Alfredo Naime
Nueva Roma, la gran metrópoli imperial, vive convulsa, con sus ciudadanos crispados e inconformes. Los conflictos se profundizan por una lucha de poder entre el alcalde Frankie Cicero (Giancarlo Esposito), muy cuestionado por la gente, y el arquitecto-genio César Catilina (Adam Driver) –literalmente capaz de detener y controlar el tiempo– obsesionado con reconvertir a la ciudad en una utopía futurista de beneficios para todas las clases sociales. Cicero y Catilina no pueden estar más confrontados, representantes como son de dos escenarios antagónicos: el discurso de la continuidad perfectible del alcalde, que Catilina interpreta como estancamiento, y la visión del cambio rotundo, audaz, de éste su rival, que Cicero denuncia como mero protagonismo encauzado hacia egoístas intereses personales.
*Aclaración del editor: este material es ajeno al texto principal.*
`src/rtl/vas_pkg.sv`:
```
// shared types, codes and widths for the voice allocator
// no dependencies; compiled first
package vas_pkg;

  localparam int NUM_VOICES_DEF = 16;
  localparam int MAX_VOICES     = 64;

  localparam int ACTION_W  = 3;
  localparam int NOTE_W    = 8;
  localparam int VEL_W     = 7;
  localparam int VOICE_W   = 4;
  localparam int OUTCOME_W = 4;
  localparam int COUNT_W   = 5;
  localparam int AGE_W     = 16;

  // sized for the largest table the parameter allows
  localparam int VIDX_W = $clog2(MAX_VOICES);
  localparam int CNT_W  = $clog2(MAX_VOICES + 1);

  localparam logic [NOTE_W-1:0]  PREVIEW_NOTE = 8'd128;
  localparam logic [AGE_W-1:0]   AGE_MAX      = '1;
  localparam logic [COUNT_W-1:0] COUNT_SAT    = '1;

  // configuration register indexes
  localparam int CFG_IDX_W = 1;
  localparam int CFG_DATA_W = 1;
  localparam logic [CFG_IDX_W-1:0] CFG_SOURCE_READY     = 1'd0;
  localparam logic [CFG_IDX_W-1:0] CFG_INTRO_FROM_START = 1'd1;

  typedef enum logic [ACTION_W-1:0] {
    ACT_NOTE_ON        = 3'd0,
    ACT_NOTE_OFF       = 3'd1,
    ACT_ALL_OFF        = 3'd2,
    ACT_AGE_TICK       = 3'd3,
    ACT_VOICE_FINISHED = 3'd4
  } action_t;

  typedef enum logic [OUTCOME_W-1:0] {
    OC_IGNORED   = 4'd0,
    OC_FREE      = 4'd1,
    OC_RETRIG    = 4'd2,
    OC_STOLE_REL = 4'd3,
    OC_STOLE_OLD = 4'd4,
    OC_RELEASED  = 4'd5,
    OC_ALL_OFF   = 4'd6,
    OC_AGED      = 4'd7,
    OC_FREED     = 4'd8
  } outcome_t;

  typedef enum logic [2:0] {
    CMD_NONE,
    CMD_START,
    CMD_CLEAR_START,
    CMD_RELEASE,
    CMD_CLEAR,
    CMD_AGE,
    CMD_FREE
  } cmd_op_t;

  // broadcast from control to every cell; note and target double as
  // scan key and looked-up voice while no update is issued
  typedef struct packed {
    cmd_op_t             op;
    logic [VIDX_W-1:0]   target;
    logic [NOTE_W-1:0]   note;
  } cmd_t;

  // running scan record handed from cell to cell
  typedef struct packed {
    logic                match_v;
    logic [VIDX_W-1:0]   match_idx;
    logic                free_v;
    logic [VIDX_W-1:0]   free_idx;
    logic                rel_v;
    logic [VIDX_W-1:0]   rel_idx;
    logic [AGE_W-1:0]    rel_age;
    logic                old_v;
    logic [VIDX_W-1:0]   old_idx;
    logic [AGE_W-1:0]    old_age;
    logic [CNT_W-1:0]    count;
    logic                tgt_active;
  } acc_t;

  localparam acc_t ACC_INIT = '0;

endpackage

```
`src/rtl/vas_if.sv`:
```
// valid/ready channel interfaces for the voice allocator items
// depends on vas_pkg
interface vas_in_if;
  logic                        valid;
  logic                        ready;
  logic [vas_pkg::ACTION_W-1:0] action;
  logic [vas_pkg::NOTE_W-1:0]   note;
  logic [vas_pkg::VEL_W-1:0]    velocity;
  logic [vas_pkg::VOICE_W-1:0]  voice_index;

  modport source (output valid, action, note, velocity, voice_index, input ready);
  modport sink   (input valid, action, note, velocity, voice_index, output ready);
endinterface

interface vas_out_if;
  logic                          valid;
  logic                          ready;
  logic [vas_pkg::VOICE_W-1:0]   voice;
  logic [vas_pkg::OUTCOME_W-1:0] outcome;
  logic [vas_pkg::NOTE_W-1:0]    note_out;
  logic [vas_pkg::VEL_W-1:0]     velocity_out;
  logic                          intro_requested;
  logic [vas_pkg::COUNT_W-1:0]   active_count;
  logic                          any_playing;

  modport source (output valid, voice, outcome, note_out, velocity_out, intro_requested,
                  active_count, any_playing, input ready);
  modport sink   (input valid, voice, outcome, note_out, velocity_out, intro_requested,
                  active_count, any_playing, output ready);
endinterface

```
`src/rtl/voice_allocator_with_stealing_core.sv`:
```
// top level of the voice allocator: sequencer plus the chain of voice cells
// depends on vas_pkg, vas_if, vas_cell, vas_ctrl

// Polyphonic voice allocator. Each voice lives in its own cell of a chain;
// an item is taken on the input channel, then a scan record walks the chain
// one cell per clock, collecting the first voice holding the item's note,
// the lowest free voice, the oldest releasing voice, the oldest voice, the
// number of active voices and the state of the addressed voice. When the
// record leaves the last cell the sequencer picks the outcome and broadcasts
// one update to all cells in the same cycle the result item is registered.
// Items are handled one at a time, paced by the walk of the scan record
// through the chain. A finished result waits in the output register while
// the next item is already accepted and scanned.
// Configuration writes (source ready at index 0, intro mode at index 1)
// take effect at once and belong between items.
module voice_allocator_with_stealing_core #(
  parameter int NUM_VOICES = vas_pkg::NUM_VOICES_DEF
) (
  input  logic                           clk,
  input  logic                           rst,
  vas_in_if.sink                         in_ch,
  vas_out_if.source                      out_ch,
  input  logic                           cfg_we,
  input  logic [vas_pkg::CFG_IDX_W-1:0]  cfg_index,
  input  logic [vas_pkg::CFG_DATA_W-1:0] cfg_data
);
  import vas_pkg::*;

  // scan records between cells; link 0 is the empty record fed to the head
  acc_t link [NUM_VOICES+1];
  cmd_t cmd;

  assign link[0] = ACC_INIT;

  vas_ctrl #(
    .NUM_VOICES(NUM_VOICES)
  ) u_ctrl (
    .clk       (clk),
    .rst       (rst),
    .in_ch     (in_ch),
    .out_ch    (out_ch),
    .cfg_we    (cfg_we),
    .cfg_index (cfg_index),
    .cfg_data  (cfg_data),
    .acc       (link[NUM_VOICES]),
    .cmd       (cmd)
  );

  // one cell per voice, lowest index at the head so ties favor it
  for (genvar i = 0; i < NUM_VOICES; i++) begin : g_cell
    vas_cell #(
      .IDX(i)
    ) u_cell (
      .clk     (clk),
      .rst     (rst),
      .cmd     (cmd),
      .acc_in  (link[i]),
      .acc_out (link[i+1])
    );
  end

endmodule

```
`src/rtl/vas_cell.sv`:
```
// one voice slot of the chain: holds the voice state, folds it into the
// scan record passed to the next cell; depends on vas_pkg
module vas_cell #(
  parameter int IDX = 0
) (
  input  logic          clk,
  input  logic          rst,
  input  vas_pkg::cmd_t cmd,
  input  vas_pkg::acc_t acc_in,
  output vas_pkg::acc_t acc_out
);
  import vas_pkg::*;

  localparam logic [VIDX_W-1:0] MY_IDX = VIDX_W'(IDX);

  logic              active;
  logic              releasing;
  logic [NOTE_W-1:0] note;
  logic [AGE_W-1:0]  age;
  acc_t              acc_next;
  logic              hit;

  assign hit = (cmd.target == MY_IDX);

  always_comb begin
    acc_next = acc_in;
    if (!acc_in.match_v && active && note == cmd.note) begin
      acc_next.match_v   = 1'b1;
      acc_next.match_idx = MY_IDX;
    end
    if (!acc_in.free_v && !active) begin
      acc_next.free_v   = 1'b1;
      acc_next.free_idx = MY_IDX;
    end
    if (releasing && (!acc_in.rel_v || age > acc_in.rel_age)) begin
      acc_next.rel_v   = 1'b1;
      acc_next.rel_idx = MY_IDX;
      acc_next.rel_age = age;
    end
    if (!acc_in.old_v || age > acc_in.old_age) begin
      acc_next.old_v   = 1'b1;
      acc_next.old_idx = MY_IDX;
      acc_next.old_age = age;
    end
    acc_next.count = acc_in.count + CNT_W'(active);
    if (hit) begin
      acc_next.tgt_active = active;
    end
  end

  always_ff @(posedge clk) begin
    acc_out <= acc_next;
    if (rst) begin
      active    <= 1'b0;
      releasing <= 1'b0;
      age       <= '0;
    end else begin
      unique case (cmd.op)
        CMD_START: begin
          if (hit) begin
            active    <= 1'b1;
            releasing <= 1'b0;
            note      <= cmd.note;
            age       <= '0;
          end
        end
        CMD_CLEAR_START: begin
          active    <= hit;
          releasing <= 1'b0;
          if (hit) begin
            note <= cmd.note;
            age  <= '0;
          end
        end
        CMD_RELEASE: begin
          if (hit) begin
            releasing <= 1'b1;
          end
        end
        CMD_CLEAR: begin
          active    <= 1'b0;
          releasing <= 1'b0;
        end
        CMD_AGE: begin
          if (active && age != AGE_MAX) begin
            age <= age + AGE_W'(1);
          end
        end
        CMD_FREE: begin
          if (hit) begin
            active    <= 1'b0;
            releasing <= 1'b0;
          end
        end
        default: begin
        end
      endcase
    end
  end

endmodule

```
`src/rtl/vas_ctrl.sv`:
```
// item sequencer: takes an item, waits for the scan to leave the chain,
// decides the outcome, issues the update and holds the result item
// depends on vas_pkg and vas_if
module vas_ctrl #(
  parameter int NUM_VOICES = vas_pkg::NUM_VOICES_DEF
) (
  input  logic                              clk,
  input  logic                              rst,
  vas_in_if.sink                            in_ch,
  vas_out_if.source                         out_ch,
  input  logic                              cfg_we,
  input  logic [vas_pkg::CFG_IDX_W-1:0]     cfg_index,
  input  logic [vas_pkg::CFG_DATA_W-1:0]    cfg_data,
  input  vas_pkg::acc_t                     acc,
  output vas_pkg::cmd_t                     cmd
);
  import vas_pkg::*;

  localparam int SCW = (NUM_VOICES > 1) ? $clog2(NUM_VOICES) : 1;
  localparam logic [SCW-1:0]    SCAN_LAST  = SCW'(NUM_VOICES - 1);
  localparam logic [VIDX_W:0]   NUM_V_WIDE = (VIDX_W + 1)'(NUM_VOICES);

  typedef enum logic [1:0] {
    ST_IDLE,
    ST_SCAN,
    ST_APPLY
  } state_t;

  state_t              state;
  logic [SCW-1:0]      scan_cnt;
  logic                source_ready;
  logic                intro_from_start;

  logic [ACTION_W-1:0] item_action;
  logic [NOTE_W-1:0]   item_note;
  logic [VEL_W-1:0]    item_vel;
  logic [VOICE_W-1:0]  item_vidx;

  // decision of the apply cycle
  cmd_op_t             dec_op;
  logic [VIDX_W-1:0]   dec_voice;
  outcome_t            dec_outcome;
  logic                dec_start;
  logic                dec_intro;
  logic [CNT_W-1:0]    dec_count;
  logic                intro_now;
  logic                fire;

  assign in_ch.ready = (state == ST_IDLE);
  assign fire        = (state == ST_APPLY) && (!out_ch.valid || out_ch.ready);
  assign intro_now   = (item_note != PREVIEW_NOTE) && intro_from_start;

  always_comb begin
    dec_op      = CMD_NONE;
    dec_voice   = '0;
    dec_outcome = OC_IGNORED;
    dec_start   = 1'b0;
    dec_intro   = 1'b0;
    dec_count   = acc.count;
    unique case (action_t'(item_action))
      ACT_NOTE_ON: begin
        if (source_ready) begin
          dec_start = 1'b1;
          priority if (intro_now) begin
            dec_op      = CMD_CLEAR_START;
            dec_outcome = OC_FREE;
            dec_intro   = 1'b1;
            dec_count   = CNT_W'(1);
          end else if (acc.match_v) begin
            dec_op      = CMD_START;
            dec_voice   = acc.match_idx;
            dec_outcome = OC_RETRIG;
          end else if (acc.free_v) begin
            dec_op      = CMD_START;
            dec_voice   = acc.free_idx;
            dec_outcome = OC_FREE;
            dec_count   = acc.count + CNT_W'(1);
          end else if (acc.rel_v) begin
            dec_op      = CMD_START;
            dec_voice   = acc.rel_idx;
            dec_outcome = OC_STOLE_REL;
          end else begin
            dec_op      = CMD_START;
            dec_voice   = acc.old_idx;
            dec_outcome = OC_STOLE_OLD;
          end
        end
      end
      ACT_NOTE_OFF: begin
        if (acc.match_v) begin
          dec_op      = CMD_RELEASE;
          dec_voice   = acc.match_idx;
          dec_outcome = OC_RELEASED;
        end
      end
      ACT_ALL_OFF: begin
        dec_op      = CMD_CLEAR;
        dec_outcome = OC_ALL_OFF;
        dec_count   = '0;
      end
      ACT_AGE_TICK: begin
        dec_op      = CMD_AGE;
        dec_outcome = OC_AGED;
      end
      ACT_VOICE_FINISHED: begin
        if ((VIDX_W + 1)'(item_vidx) < NUM_V_WIDE) begin
          dec_op      = CMD_FREE;
          dec_voice   = VIDX_W'(item_vidx);
          dec_outcome = OC_FREED;
          dec_count   = acc.count - CNT_W'(acc.tgt_active);
        end
      end
      default: begin
      end
    endcase
  end

  always_comb begin
    cmd.note   = item_note;
    cmd.target = (state == ST_APPLY) ? dec_voice : VIDX_W'(item_vidx);
    cmd.op     = fire ? dec_op : CMD_NONE;
  end

  always_ff @(posedge clk) begin
    if (in_ch.valid && in_ch.ready) begin
      item_action <= in_ch.action;
      item_note   <= in_ch.note;
      item_vel    <= in_ch.velocity;
      item_vidx   <= in_ch.voice_index;
    end
    if (fire) begin
      out_ch.voice           <= dec_voice[VOICE_W-1:0];
      out_ch.outcome         <= dec_outcome;
      out_ch.note_out        <= dec_start ? item_note : '0;
      out_ch.velocity_out    <= dec_start ? item_vel : '0;
      out_ch.intro_requested <= dec_intro;
      out_ch.active_count    <= (dec_count > CNT_W'(COUNT_SAT)) ? COUNT_SAT
                                                                : dec_count[COUNT_W-1:0];
      out_ch.any_playing     <= (dec_count != '0);
    end
    if (rst) begin
      state            <= ST_IDLE;
      scan_cnt         <= '0;
      out_ch.valid     <= 1'b0;
      source_ready     <= 1'b0;
      intro_from_start <= 1'b0;
    end else begin
      if (cfg_we) begin
        unique case (cfg_index)
          CFG_SOURCE_READY:     source_ready     <= cfg_data[0];
          CFG_INTRO_FROM_START: intro_from_start <= cfg_data[0];
          default: begin
          end
        endcase
      end
      if (fire) begin
        out_ch.valid <= 1'b1;
      end else if (out_ch.ready) begin
        out_ch.valid <= 1'b0;
      end
      unique case (state)
        ST_IDLE: begin
          if (in_ch.valid) begin
            state    <= ST_SCAN;
            scan_cnt <= '0;
          end
        end
        ST_SCAN: begin
          if (scan_cnt == SCAN_LAST) begin
            state <= ST_APPLY;
          end else begin
            scan_cnt <= scan_cnt + SCW'(1);
          end
        end
        ST_APPLY: begin
          if (fire) begin
            state <= ST_IDLE;
          end
        end
        default: begin
          state <= ST_IDLE;
        end
      endcase
    end
  end

endmodule

```
`src/flat_wrapper.sv`:
```
// flat-port wrapper written by rule: the top's interface ports become plain ports
module voice_allocator_with_stealing_core_flat import vas_pkg::*;
#(
  parameter int NUM_VOICES = vas_pkg::NUM_VOICES_DEF
)
  (clk, rst, cfg_we, cfg_index, cfg_data, in_ch_valid, in_ch_action, in_ch_note, in_ch_velocity, in_ch_voice_index, in_ch_ready, out_ch_valid, out_ch_voice, out_ch_outcome, out_ch_note_out, out_ch_velocity_out, out_ch_intro_requested, out_ch_active_count, out_ch_any_playing, out_ch_ready);
  vas_in_if in_ch_i ();
  vas_out_if out_ch_i ();
  input  logic clk;
  input  logic rst;
  input  logic cfg_we;
  input  logic [vas_pkg::CFG_IDX_W-1:0] cfg_index;
  input  logic [vas_pkg::CFG_DATA_W-1:0] cfg_data;
  input wire logic [$bits(in_ch_i.valid)-1:0] in_ch_valid;
  input wire logic [$bits(in_ch_i.action)-1:0] in_ch_action;
  input wire logic [$bits(in_ch_i.note)-1:0] in_ch_note;
  input wire logic [$bits(in_ch_i.velocity)-1:0] in_ch_velocity;
  input wire logic [$bits(in_ch_i.voice_index)-1:0] in_ch_voice_index;
  output wire logic [$bits(in_ch_i.ready)-1:0] in_ch_ready;
  output wire logic [$bits(out_ch_i.valid)-1:0] out_ch_valid;
  output wire logic [$bits(out_ch_i.voice)-1:0] out_ch_voice;
  output wire logic [$bits(out_ch_i.outcome)-1:0] out_ch_outcome;
  output wire logic [$bits(out_ch_i.note_out)-1:0] out_ch_note_out;
  output wire logic [$bits(out_ch_i.velocity_out)-1:0] out_ch_velocity_out;
  output wire logic [$bits(out_ch_i.intro_requested)-1:0] out_ch_intro_requested;
  output wire logic [$bits(out_ch_i.active_count)-1:0] out_ch_active_count;
  output wire logic [$bits(out_ch_i.any_playing)-1:0] out_ch_any_playing;
  input wire logic [$bits(out_ch_i.ready)-1:0] out_ch_ready;
  assign in_ch_i.valid = in_ch_valid;
  assign in_ch_i.action = in_ch_action;
  assign in_ch_i.note = in_ch_note;
  assign in_ch_i.velocity = in_ch_velocity;
  assign in_ch_i.voice_index = in_ch_voice_index;
  assign in_ch_ready = in_ch_i.ready;
  assign out_ch_valid = out_ch_i.valid;
  assign out_ch_voice = out_ch_i.voice;
  assign out_ch_outcome = out_ch_i.outcome;
  assign out_ch_note_out = out_ch_i.note_out;
  assign out_ch_velocity_out = out_ch_i.velocity_out;
  assign out_ch_intro_requested = out_ch_i.intro_requested;
  assign out_ch_active_count = out_ch_i.active_count;
  assign out_ch_any_playing = out_ch_i.any_playing;
  assign out_ch_i.ready = out_ch_ready;
  voice_allocator_with_stealing_core #(.NUM_VOICES(NUM_VOICES)) u_core (.clk(clk), .rst(rst), .in_ch(in_ch_i), .out_ch(out_ch_i), .cfg_we(cfg_we), .cfg_index(cfg_index), .cfg_data(cfg_data));
endmodule
```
Una pugna que todavía se hace peor cuando la guapa hija del alcalde Cicero, Julia (Nathalie Emmanuel), empieza a sentir atracción por Catilina y…decide trabajar para él, más allá del natural amor por su padre. En medio de todo esto, cada vez más confrontada y entre signos de decadencia, Nueva Roma amenaza con explotar, con las posturas antagónicas dispuestas a lo que sea con tal de afianzar o absorber el poder, en un clima de traiciones, conspiraciones e intrigas palaciegas dignas de ese modelo de Imperio Romano asentado en América. Peor imposible –claro– a menos que una suerte de cometa (¿profético?) decida cambiar su rumbo para estrellarse justo ahí. Hombre, como para que Catilina encuentre un pretexto más para rediseñar y reconstruir la urbe como utopía.
Lo anterior es relativo a Megalópolis, de Francis Ford Coppola, financiada por él mismo (120 millones de dólares) a falta de capitales interesados. Hablamos de un proyecto de vida, atesorado por Coppola desde hace cuatro décadas. Si bien presentada como una “fábula”, resulta bastante más, difícil de acotar o etiquetar. Su concepto pasa por un rico crisol de rasgos; entre ellos, drama satírico, sci-fi epic, cine autoral, manifiesto social e incluso (tal vez) film-testamento, desde una óptica que en principio parece desencantada, pero que al final denota la esperanza, el optimismo, de una humanidad –por venir– no decadente, sino fortalecida y mucho mejor. De exuberante puesta en escena y espectacular visualidad, también es, en cambio, saturada, dialogada en exceso, muy densa a ratos, quizá por los énfasis buscados por Coppola para sus apuntes; en especial, el de hacer consciente la urgencia de regresar a escenarios cada vez menos vinculados al poder, las influencias, la avaricia y la política (Megalópolis incluye no pocas alusiones a la retórica de Trump), en favor de reencontrar fraternidad, solidaridad y demás valores, hoy tan extraviados. En esto radica la luz principal y genuina de la película, que es en esencia lo que justifica no descartarla, como ya lo han hecho algunos (porque claro, no es Apocalipsis, y menos El padrino). Además, el que abunde en actores conocidos hace el reparto muy atractivo; entre otros, Dustin Hoffman, John Voight, Aubrey Plaza, Talia Shire, Laurence Fishburne y Shia LaBeouf se suman a Driver, Esposito y Emmanuel, mencionados arriba. Así pues, consideren la opción de ver Megalópolis , que es cuando menos la puerta de retorno al cine de un cineasta que ya regaló obras maestras incuestionables.
Para terminar, otra película que atrae atención –por el éxito de Sonríe— es Sonríe 2, del mismo director, Parker Finn. Comienza una semana después del suicidio de la Dra. Rose Cotter, que fue quien más la sufrió en su momento. Ahora toca el turno, de enfrentar a la malignidad de origen, a Skye Riley (Naomi Scott), la superestrella de la música pop que intenta un regreso triunfal a la fama y el éxito, después de serios problemas de adicción y un grave accidente automovilístico. Ya hablaremos de Sonríe 2 y su horror recargado.